Problem requirements - Repeat precisely the span of lines below that opens with the line containing "-- cell usage" and closes with the line containing "finish: 0.0000784 / 0.000227 / 0.000124", both included.

Records provided -
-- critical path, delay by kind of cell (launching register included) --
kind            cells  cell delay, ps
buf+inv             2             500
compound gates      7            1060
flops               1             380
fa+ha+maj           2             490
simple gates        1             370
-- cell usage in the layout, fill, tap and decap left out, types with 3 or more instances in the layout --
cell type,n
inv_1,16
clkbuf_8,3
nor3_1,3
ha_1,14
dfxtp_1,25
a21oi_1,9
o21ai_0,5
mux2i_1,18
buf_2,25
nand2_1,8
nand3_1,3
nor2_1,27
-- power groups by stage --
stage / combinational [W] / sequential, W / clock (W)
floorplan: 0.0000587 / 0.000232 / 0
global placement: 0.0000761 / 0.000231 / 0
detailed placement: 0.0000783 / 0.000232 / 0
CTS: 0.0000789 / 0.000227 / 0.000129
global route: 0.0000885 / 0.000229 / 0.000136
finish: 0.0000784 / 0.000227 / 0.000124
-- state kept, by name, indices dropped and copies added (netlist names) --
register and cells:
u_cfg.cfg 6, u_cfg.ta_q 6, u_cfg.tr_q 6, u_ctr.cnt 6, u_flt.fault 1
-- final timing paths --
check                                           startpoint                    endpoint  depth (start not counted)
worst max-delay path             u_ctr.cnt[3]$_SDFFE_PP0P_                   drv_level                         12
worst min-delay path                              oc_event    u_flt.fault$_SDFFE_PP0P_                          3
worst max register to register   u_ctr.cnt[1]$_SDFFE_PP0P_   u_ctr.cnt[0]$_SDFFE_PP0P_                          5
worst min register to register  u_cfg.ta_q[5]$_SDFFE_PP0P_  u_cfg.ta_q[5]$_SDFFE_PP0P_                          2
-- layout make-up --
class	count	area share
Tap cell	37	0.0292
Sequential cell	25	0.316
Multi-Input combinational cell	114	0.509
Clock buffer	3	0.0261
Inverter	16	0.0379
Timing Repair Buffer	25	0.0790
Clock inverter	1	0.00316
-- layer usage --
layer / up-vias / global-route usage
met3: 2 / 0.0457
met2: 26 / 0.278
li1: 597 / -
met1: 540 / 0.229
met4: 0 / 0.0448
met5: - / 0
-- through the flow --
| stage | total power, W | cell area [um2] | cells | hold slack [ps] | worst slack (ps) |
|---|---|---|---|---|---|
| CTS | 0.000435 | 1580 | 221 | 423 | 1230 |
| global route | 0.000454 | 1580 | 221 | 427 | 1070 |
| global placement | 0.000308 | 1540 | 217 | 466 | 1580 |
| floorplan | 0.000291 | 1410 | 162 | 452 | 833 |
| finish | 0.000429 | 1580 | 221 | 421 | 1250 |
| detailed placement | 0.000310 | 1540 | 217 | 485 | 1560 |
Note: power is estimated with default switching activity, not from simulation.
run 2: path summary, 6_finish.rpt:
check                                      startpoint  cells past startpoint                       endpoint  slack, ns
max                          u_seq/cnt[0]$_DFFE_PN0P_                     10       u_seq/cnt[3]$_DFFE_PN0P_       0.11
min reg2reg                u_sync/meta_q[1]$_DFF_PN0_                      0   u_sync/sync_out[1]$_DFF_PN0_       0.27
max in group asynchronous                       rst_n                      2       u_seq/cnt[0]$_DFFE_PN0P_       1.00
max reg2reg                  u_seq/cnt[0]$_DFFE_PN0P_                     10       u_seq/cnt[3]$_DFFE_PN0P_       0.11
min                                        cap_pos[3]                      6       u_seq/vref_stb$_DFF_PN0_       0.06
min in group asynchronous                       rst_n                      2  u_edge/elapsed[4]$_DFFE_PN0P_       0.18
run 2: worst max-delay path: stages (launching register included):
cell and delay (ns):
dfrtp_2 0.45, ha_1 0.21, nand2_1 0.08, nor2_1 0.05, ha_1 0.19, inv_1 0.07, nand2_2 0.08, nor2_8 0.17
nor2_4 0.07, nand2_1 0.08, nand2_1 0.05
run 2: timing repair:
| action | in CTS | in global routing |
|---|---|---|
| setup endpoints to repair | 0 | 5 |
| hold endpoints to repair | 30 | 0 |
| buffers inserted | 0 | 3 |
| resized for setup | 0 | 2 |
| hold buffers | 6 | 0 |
## config.mk

```make
export PLATFORM = sky130hd
export DESIGN_NAME = alu8_psw_core
export DESIGN_NICKNAME = d
export VERILOG_FILES = /design/src/rtl/alu8_pkg.sv /design/src/rtl/alu8_addsub.sv /design/src/rtl/alu8_bitwise.sv /design/src/rtl/alu8_resflags.sv /design/src/rtl/alu8_psw_core.sv
export SDC_FILE = /design/constraint.sdc
export NUM_CORES = 1
export LEC_CHECK = 0
export BUFFER_PORTS_ARGS = -buffer_cell sky130_fd_sc_hd__buf_2
export CORE_UTILIZATION = 45
export DETAILED_ROUTE_END_ITERATION = 8
export GPL_ROUTABILITY_DRIVEN = 0
export PLACE_DENSITY = 0.67
export SYNTH_ARGS = -nofsm -noshare
export SYNTH_HDL_FRONTEND = slang
export SYNTH_HIERARCHICAL = 1
export SYNTH_SLANG_ARGS = --single-unit
```

## constraint.sdc

```tcl
create_clock -name clk -period 5.37 [get_ports clk]
set_input_delay 1.074 -clock clk [delete_from_list [all_inputs] [get_ports clk]]
set_output_delay 1.074 -clock clk [all_outputs]
set_load 0.01 [all_outputs]
```
## config.mk

```make
export PLATFORM = sky130hd
export DESIGN_NAME = ipl_unit
export DESIGN_NICKNAME = d
export VERILOG_FILES = /design/src/rtl/ipl_pkg.sv /design/src/rtl/ipl_regbank.sv /design/src/rtl/ipl_srcmap.sv /design/src/rtl/ipl_arbiter.sv /design/src/rtl/ipl_unit.sv
export SDC_FILE = /design/constraint.sdc
export NUM_CORES = 1
export LEC_CHECK = 0
export ABC_AREA = 1
export BUFFER_PORTS_ARGS = -buffer_cell sky130_fd_sc_hd__buf_4
export CAP_MARGIN = 20
export CORE_ASPECT_RATIO = 0.7
export CORE_MARGIN = 1
export CORE_UTILIZATION = 56
export DETAILED_ROUTE_END_ITERATION = 16
export GPL_ROUTABILITY_DRIVEN = 0
export PLACE_DENSITY = 0.79
export SLEW_MARGIN = 20
export SYNTH_ARGS = -nofsm -noshare
export SYNTH_HDL_FRONTEND = slang
export SYNTH_HIERARCHICAL = 1
export SYNTH_SLANG_ARGS = --single-unit
export TNS_END_PERCENT = 10
```

## constraint.sdc

```tcl
create_clock -name clk_i -period 22.6 [get_ports clk_i]
set_input_delay 1.13 -clock clk_i [delete_from_list [all_inputs] [get_ports clk_i]]
set_output_delay 1.13 -clock clk_i [all_outputs]
set_load 0.01 [all_outputs]
```
--- src/rtl/tick_pkg.sv ---
`timescale 1ns/1ps
package tick_pkg;
    localparam int NUM_CH    = 5;   // timer channels
    localparam int NUM_GRP   = 2;   // shared prescalers
    localparam int GRP0_CH   = 2;   // channels [0, GRP0_CH) use group 0
    localparam int PRE_W     = 8;   // prescaler field width
    localparam int SEL_W     = 4;   // post-divider select width
    localparam int MAX_SHIFT = 4;   // largest post-divider exponent
endpackage

--- src/rtl/tick_cfg_regs.sv ---
`timescale 1ns/1ps
module tick_cfg_regs #(
    parameter int NUM_GRP = 2,
    parameter int PRE_W   = 8,
    parameter int NUM_CH  = 5,
    parameter int SEL_W   = 4
) (
    input  logic                       clk,
    input  logic                       rst_n,
    input  logic                       pre_wr,
    input  logic [NUM_GRP*PRE_W-1:0]   pre_wdata,
    input  logic                       sel_wr,
    input  logic [NUM_CH*SEL_W-1:0]    sel_wdata,
    output logic [NUM_GRP*PRE_W-1:0]   pre_q,
    output logic [NUM_CH*SEL_W-1:0]    sel_q
);
    localparam int PW = NUM_GRP * PRE_W;
    localparam int SW = NUM_CH * SEL_W;
    localparam logic [PW-1:0] PRE_RST = {NUM_GRP{PRE_W'(1)}};
    localparam logic [SW-1:0] SEL_RST = '0;

    typedef struct packed {
        logic [PW-1:0] pre;
        logic [SW-1:0] sel;
    } cfg_t;

    cfg_t cfg_d, cfg_q;

    always_comb begin
        cfg_d = cfg_q;
        if (pre_wr) cfg_d.pre = pre_wdata;
        if (sel_wr) cfg_d.sel = sel_wdata;
    end

    always_ff @(posedge clk) begin
        if (!rst_n) begin
            cfg_q.pre <= PRE_RST;
            cfg_q.sel <= SEL_RST;
        end else begin
            cfg_q <= cfg_d;
        end
    end

    assign pre_q = cfg_q.pre;
    assign sel_q = cfg_q.sel;

    assert_pre_hold_R2: assert property (@(posedge clk) disable iff (!rst_n)
        !pre_wr |=> $stable(pre_q));
    assert_sel_hold_R2: assert property (@(posedge clk) disable iff (!rst_n)
        !sel_wr |=> $stable(sel_q));
    assert_pre_load_R2: assert property (@(posedge clk) disable iff (!rst_n)
        pre_wr |=> pre_q == $past(pre_wdata));
endmodule

--- src/rtl/tick_prescaler.sv ---
`timescale 1ns/1ps
module tick_prescaler #(
    parameter int PRE_W = 8
) (
    input  logic             clk,
    input  logic             rst_n,
    input  logic [PRE_W-1:0] reload_val,
    output logic             pulse
);
    typedef struct packed {
        logic [PRE_W-1:0] cnt;
    } pre_st_t;

    pre_st_t st_d, st_q;

    assign pulse = (st_q.cnt == '0);

    always_comb begin
        st_d = st_q;
        if (pulse) st_d.cnt = reload_val;     // new value only at wrap
        else       st_d.cnt = st_q.cnt - PRE_W'(1);
    end

    always_ff @(posedge clk) begin
        if (!rst_n) st_q <= '0;
        else        st_q <= st_d;
    end

    // the count is taken from the field only at a wrap
    assert_reload_at_wrap_R7: assert property (@(posedge clk) disable iff (!rst_n)
        pulse |=> st_q.cnt == $past(reload_val));
    assert_no_midway_jump_R7: assert property (@(posedge clk) disable iff (!rst_n)
        !pulse |=> st_q.cnt < $past(st_q.cnt));
endmodule

--- src/rtl/tick_postdiv.sv ---
`timescale 1ns/1ps
module tick_postdiv #(
    parameter int SEL_W     = 4,
    parameter int MAX_SHIFT = 4
) (
    input  logic             clk,
    input  logic             rst_n,
    input  logic             en_in,
    input  logic [SEL_W-1:0] sel,
    output logic             tick
);
    localparam logic [SEL_W-1:0] SHIFT_CAP = SEL_W'(MAX_SHIFT);

    typedef struct packed {
        logic [MAX_SHIFT-1:0] div;
    } div_st_t;

    div_st_t st_d, st_q;
    logic [SEL_W-1:0]     shift;
    logic [MAX_SHIFT:0]   span;
    logic [MAX_SHIFT-1:0] last_idx;

    always_comb begin
        shift    = (sel > SHIFT_CAP) ? SHIFT_CAP : sel;
        span     = ({{MAX_SHIFT{1'b0}}, 1'b1} << shift) - 1'b1;
        last_idx = span[MAX_SHIFT-1:0];
    end

    // >= lets a shrinking select wrap at once instead of counting round
    assign tick = en_in && (st_q.div >= last_idx);

    always_comb begin
        st_d = st_q;
        if (en_in) begin
            if (tick) st_d.div = '0;
            else      st_d.div = st_q.div + 1'b1;
        end
    end

    always_ff @(posedge clk) begin
        if (!rst_n) st_q <= '0;
        else        st_q <= st_d;
    end

    assert_idle_hold_R5: assert property (@(posedge clk) disable iff (!rst_n)
        !en_in |=> $stable(st_q.div));
    assert_restart_after_tick_R5: assert property (@(posedge clk) disable iff (!rst_n)
        tick |=> st_q.div == '0);
endmodule
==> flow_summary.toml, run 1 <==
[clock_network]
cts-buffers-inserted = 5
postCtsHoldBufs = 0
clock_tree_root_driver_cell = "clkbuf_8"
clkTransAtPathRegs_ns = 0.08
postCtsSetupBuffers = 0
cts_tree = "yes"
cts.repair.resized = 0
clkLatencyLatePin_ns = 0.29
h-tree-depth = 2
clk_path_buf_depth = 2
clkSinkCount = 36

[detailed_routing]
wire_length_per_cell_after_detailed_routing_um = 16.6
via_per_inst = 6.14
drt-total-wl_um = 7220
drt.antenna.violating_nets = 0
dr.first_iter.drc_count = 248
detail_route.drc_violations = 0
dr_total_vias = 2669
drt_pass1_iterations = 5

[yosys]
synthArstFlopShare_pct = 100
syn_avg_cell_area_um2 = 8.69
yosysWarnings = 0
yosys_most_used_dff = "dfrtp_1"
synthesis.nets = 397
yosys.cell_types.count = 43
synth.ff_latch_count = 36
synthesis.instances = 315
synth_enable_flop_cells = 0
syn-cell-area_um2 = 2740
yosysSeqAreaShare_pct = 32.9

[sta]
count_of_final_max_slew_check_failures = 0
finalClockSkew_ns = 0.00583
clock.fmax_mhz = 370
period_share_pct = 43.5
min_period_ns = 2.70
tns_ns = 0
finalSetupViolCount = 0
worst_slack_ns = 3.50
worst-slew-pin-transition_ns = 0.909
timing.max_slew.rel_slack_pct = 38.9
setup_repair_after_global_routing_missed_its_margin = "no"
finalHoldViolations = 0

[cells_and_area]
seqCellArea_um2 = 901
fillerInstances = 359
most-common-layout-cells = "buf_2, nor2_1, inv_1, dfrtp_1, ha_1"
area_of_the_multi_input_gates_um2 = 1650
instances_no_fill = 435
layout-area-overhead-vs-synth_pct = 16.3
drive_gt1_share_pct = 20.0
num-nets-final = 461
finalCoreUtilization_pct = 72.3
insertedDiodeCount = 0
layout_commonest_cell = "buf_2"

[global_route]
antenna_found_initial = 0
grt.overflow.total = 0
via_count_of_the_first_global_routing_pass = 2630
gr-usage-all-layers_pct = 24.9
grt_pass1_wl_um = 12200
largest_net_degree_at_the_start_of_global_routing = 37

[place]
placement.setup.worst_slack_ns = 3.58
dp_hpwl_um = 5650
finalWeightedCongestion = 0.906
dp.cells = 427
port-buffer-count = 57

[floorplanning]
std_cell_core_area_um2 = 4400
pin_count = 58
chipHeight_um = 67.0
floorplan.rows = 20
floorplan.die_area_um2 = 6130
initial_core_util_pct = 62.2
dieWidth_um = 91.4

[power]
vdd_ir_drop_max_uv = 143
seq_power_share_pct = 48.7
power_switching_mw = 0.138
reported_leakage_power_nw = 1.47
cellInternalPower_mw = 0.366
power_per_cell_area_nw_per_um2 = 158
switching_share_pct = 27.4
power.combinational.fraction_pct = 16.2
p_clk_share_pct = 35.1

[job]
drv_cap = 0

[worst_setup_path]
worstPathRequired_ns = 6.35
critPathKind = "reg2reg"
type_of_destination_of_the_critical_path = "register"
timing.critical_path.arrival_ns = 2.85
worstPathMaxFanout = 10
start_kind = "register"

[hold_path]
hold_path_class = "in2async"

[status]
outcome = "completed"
$ cat src/rtl/exc_gate_pkg.sv
package exc_gate_pkg;
  localparam int CLS_W = 2;

  typedef enum logic [CLS_W-1:0] {
    CLS_NORMAL = 2'd0,
    CLS_DBR    = 2'd1,
    CLS_REGXF  = 2'd2,
    CLS_RSVD   = 2'd3
  } dec_cls_t;

  typedef enum logic [1:0] {
    BLK_NONE  = 2'd0,
    BLK_SLOT  = 2'd1,
    BLK_NOIRQ = 2'd2
  } blk_t;
endpackage

$ cat src/rtl/exc_pend_latch.sv
module exc_pend_latch #(
  parameter bit STICKY = 1'b1
) (
  input  logic clk,
  input  logic rst,
  input  logic req,
  input  logic take,
  output logic pend,
  output logic avail
);
  generate
    if (STICKY) begin : g_sticky
      always_ff @(posedge clk) begin
        if (rst) pend <= 1'b0;
        else     pend <= (pend | req) & ~take;
      end
      assign avail = pend | req;

      // a latched request survives until taken
      a_r4_held_until_taken: assert property (@(posedge clk) disable iff (rst)
        (pend && !take) |=> pend);
    end else begin : g_level
      always_ff @(posedge clk) begin
        if (rst) pend <= 1'b0;
        else     pend <= req & ~take;
      end
      assign avail = req;

      // a withdrawn request does not stay pending
      a_r5_drop_on_release: assert property (@(posedge clk) disable iff (rst)
        !req |=> !pend);
    end
  endgenerate
endmodule

$ cat src/rtl/exc_block_tracker.sv
module exc_block_tracker
  import exc_gate_pkg::*;
(
  input  logic             clk,
  input  logic             rst,
  input  logic             dec_valid,
  input  logic [CLS_W-1:0] dec_class,
  input  logic             taken,
  output blk_t             blk,
  output logic             slot_fault
);
  logic is_dbr;
  assign is_dbr = (dec_class == CLS_DBR);

  always_ff @(posedge clk) begin
    if (rst) begin
      blk        <= BLK_NONE;
      slot_fault <= 1'b0;
    end else begin
      slot_fault <= dec_valid & is_dbr & (blk == BLK_SLOT);
      if (dec_valid) begin
        if (taken) begin
          blk <= BLK_NONE;
        end else begin
          case (dec_class)
            CLS_DBR:   blk <= (blk == BLK_SLOT) ? BLK_NONE : BLK_SLOT;
            CLS_REGXF: blk <= BLK_NOIRQ;
            default:   blk <= BLK_NONE;
          endcase
        end
      end
    end
  end

  // a branch inside a slot never opens another slot
  a_r8_no_nested_slot: assert property (@(posedge clk) disable iff (rst)
    (dec_valid && blk == BLK_SLOT) |=> (blk != BLK_SLOT));
  // idle cycles keep the window
  a_r7_idle_keeps_window: assert property (@(posedge clk) disable iff (rst)
    !dec_valid |=> $stable(blk));
endmodule

$ cat src/rtl/exc_accept_gate.sv
module exc_accept_gate
  import exc_gate_pkg::*;
#(
  parameter int LVL_W = 4
) (
  input  logic             clk,
  input  logic             rst,
  input  logic             dec_valid,
  input  logic [CLS_W-1:0] dec_class,
  input  logic             aerr_req,
  input  logic             irq_req,
  input  logic [LVL_W-1:0] irq_level,
  output logic             take_aerr,
  output logic             take_irq,
  output logic [LVL_W-1:0] take_level,
  output logic             aerr_pending,
  output logic             irq_pending,
  output logic             slot_fault
);
  blk_t blk;
  logic aerr_av, irq_av;
  logic take_a_n, take_i_n;

  exc_pend_latch #(.STICKY(1'b1)) u_aerr (
    .clk(clk), .rst(rst), .req(aerr_req), .take(take_a_n),
    .pend(aerr_pending), .avail(aerr_av)
  );

  exc_pend_latch #(.STICKY(1'b0)) u_irq (
    .clk(clk), .rst(rst), .req(irq_req), .take(take_i_n),
    .pend(irq_pending), .avail(irq_av)
  );

  exc_block_tracker u_blk (
    .clk(clk), .rst(rst), .dec_valid(dec_valid), .dec_class(dec_class),
    .taken(take_a_n | take_i_n), .blk(blk), .slot_fault(slot_fault)
  );

  // address error is blocked only by a delay slot; interrupt by any shadow
  assign take_a_n = dec_valid & aerr_av & (blk != BLK_SLOT);
  assign take_i_n = dec_valid & irq_av & (blk == BLK_NONE) & ~take_a_n;

  always_ff @(posedge clk) begin
    if (rst) begin
      take_aerr  <= 1'b0;
      take_irq   <= 1'b0;
      take_level <= '0;
    end else begin
      take_aerr  <= take_a_n;
      take_irq   <= take_i_n;
      take_level <= take_i_n ? irq_level : '0;
    end
  end

  // nothing is taken in a delay slot
  a_r2_slot_blocks_all: assert property (@(posedge clk) disable iff (rst)
    (dec_valid && blk == BLK_SLOT) |=> (!take_aerr && !take_irq));
  // no interrupt right after a register transfer
  a_r3_regxf_blocks_irq: assert property (@(posedge clk) disable iff (rst)
    (dec_valid && blk == BLK_NOIRQ) |=> !take_irq);
  // never both at once
  a_r6_single_take: assert property (@(posedge clk) disable iff (rst)
    !(take_aerr && take_irq));
  // a take follows a valid decode
  a_r7_take_needs_decode: assert property (@(posedge clk) disable iff (rst)
    (take_aerr || take_irq) |-> $past(dec_valid));
  // level is zero when no interrupt is taken
  a_r9_level_quiet: assert property (@(posedge clk) disable iff (rst)
    !take_irq |-> (take_level == '0));
endmodule
--- config.mk ---
export PLATFORM = sky130hd
export DESIGN_NAME = pll_ctl_regbank
export DESIGN_NICKNAME = d
export VERILOG_FILES = /design/src/rtl/pll_ctl_regbank.sv
export SDC_FILE = /design/constraint.sdc
export NUM_CORES = 2
export LEC_CHECK = 0
export ABC_CLOCK_PERIOD_IN_PS = 11000
export BUFFER_PORTS_ARGS = -buffer_cell sky130_fd_sc_hd__buf_4
export CAP_MARGIN = 20
export CORE_ASPECT_RATIO = 1.4
export CORE_UTILIZATION = 55
export DETAILED_ROUTE_END_ITERATION = 12
export PLACE_DENSITY = 0.74
export SYNTH_ARGS = -nofsm -noshare
export SYNTH_HDL_FRONTEND = slang
export SYNTH_SLANG_ARGS = --single-unit
--- constraint.sdc ---
create_clock -name clk -period 11 [get_ports clk]
set_clock_uncertainty 0.15 [all_clocks]
set_input_delay 1.65 -clock clk [delete_from_list [all_inputs] [get_ports clk]]
set_output_delay 1.65 -clock clk [all_outputs]
set_load 0.01 [all_outputs]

Response to the exercise -
-- cell usage in the layout, fill, tap and decap left out, types with 3 or more instances in the layout --
cell type,n
inv_1,16
clkbuf_8,3
nor3_1,3
ha_1,14
dfxtp_1,25
a21oi_1,9
o21ai_0,5
mux2i_1,18
buf_2,25
nand2_1,8
nand3_1,3
nor2_1,27
-- power groups by stage --
stage / combinational [W] / sequential, W / clock (W)
floorplan: 0.0000587 / 0.000232 / 0
global placement: 0.0000761 / 0.000231 / 0
detailed placement: 0.0000783 / 0.000232 / 0
CTS: 0.0000789 / 0.000227 / 0.000129
global route: 0.0000885 / 0.000229 / 0.000136
finish: 0.0000784 / 0.000227 / 0.000124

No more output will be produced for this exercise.